(Saved entries)

--- config.mk ---
export PLATFORM = sky130hd
export DESIGN_NAME = fifo_stream_reader
export DESIGN_NICKNAME = d
export VERILOG_FILES = /design/src/rtl/fifo_stream_reader.sv
export SDC_FILE = /design/constraint.sdc
export NUM_CORES = 1
export LEC_CHECK = 0
export BUFFER_PORTS_ARGS = -buffer_cell sky130_fd_sc_hd__buf_4
export CORE_MARGIN = 2
export CORE_UTILIZATION = 50
export CTS_CLUSTER_DIAMETER = 40
export DETAILED_ROUTE_END_ITERATION = 7
export GPL_TIMING_DRIVEN = 1
export PLACE_DENSITY = 0.8
export SYNTH_ARGS = -nofsm -noshare
export SYNTH_HDL_FRONTEND = slang
export SYNTH_SLANG_ARGS = --single-unit
--- constraint.sdc ---
create_clock -name clk -period 4.5 [get_ports clk]
set_clock_uncertainty 0.2 [all_clocks]
set_input_delay 0.675 -clock clk [delete_from_list [all_inputs] [get_ports clk]]
set_output_delay 0.675 -clock clk [all_outputs]
set_load 0.005 [all_outputs]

Exercise description |
Give the count of lines in the records above that hold the string "constraint", and only that count.

Your response |
2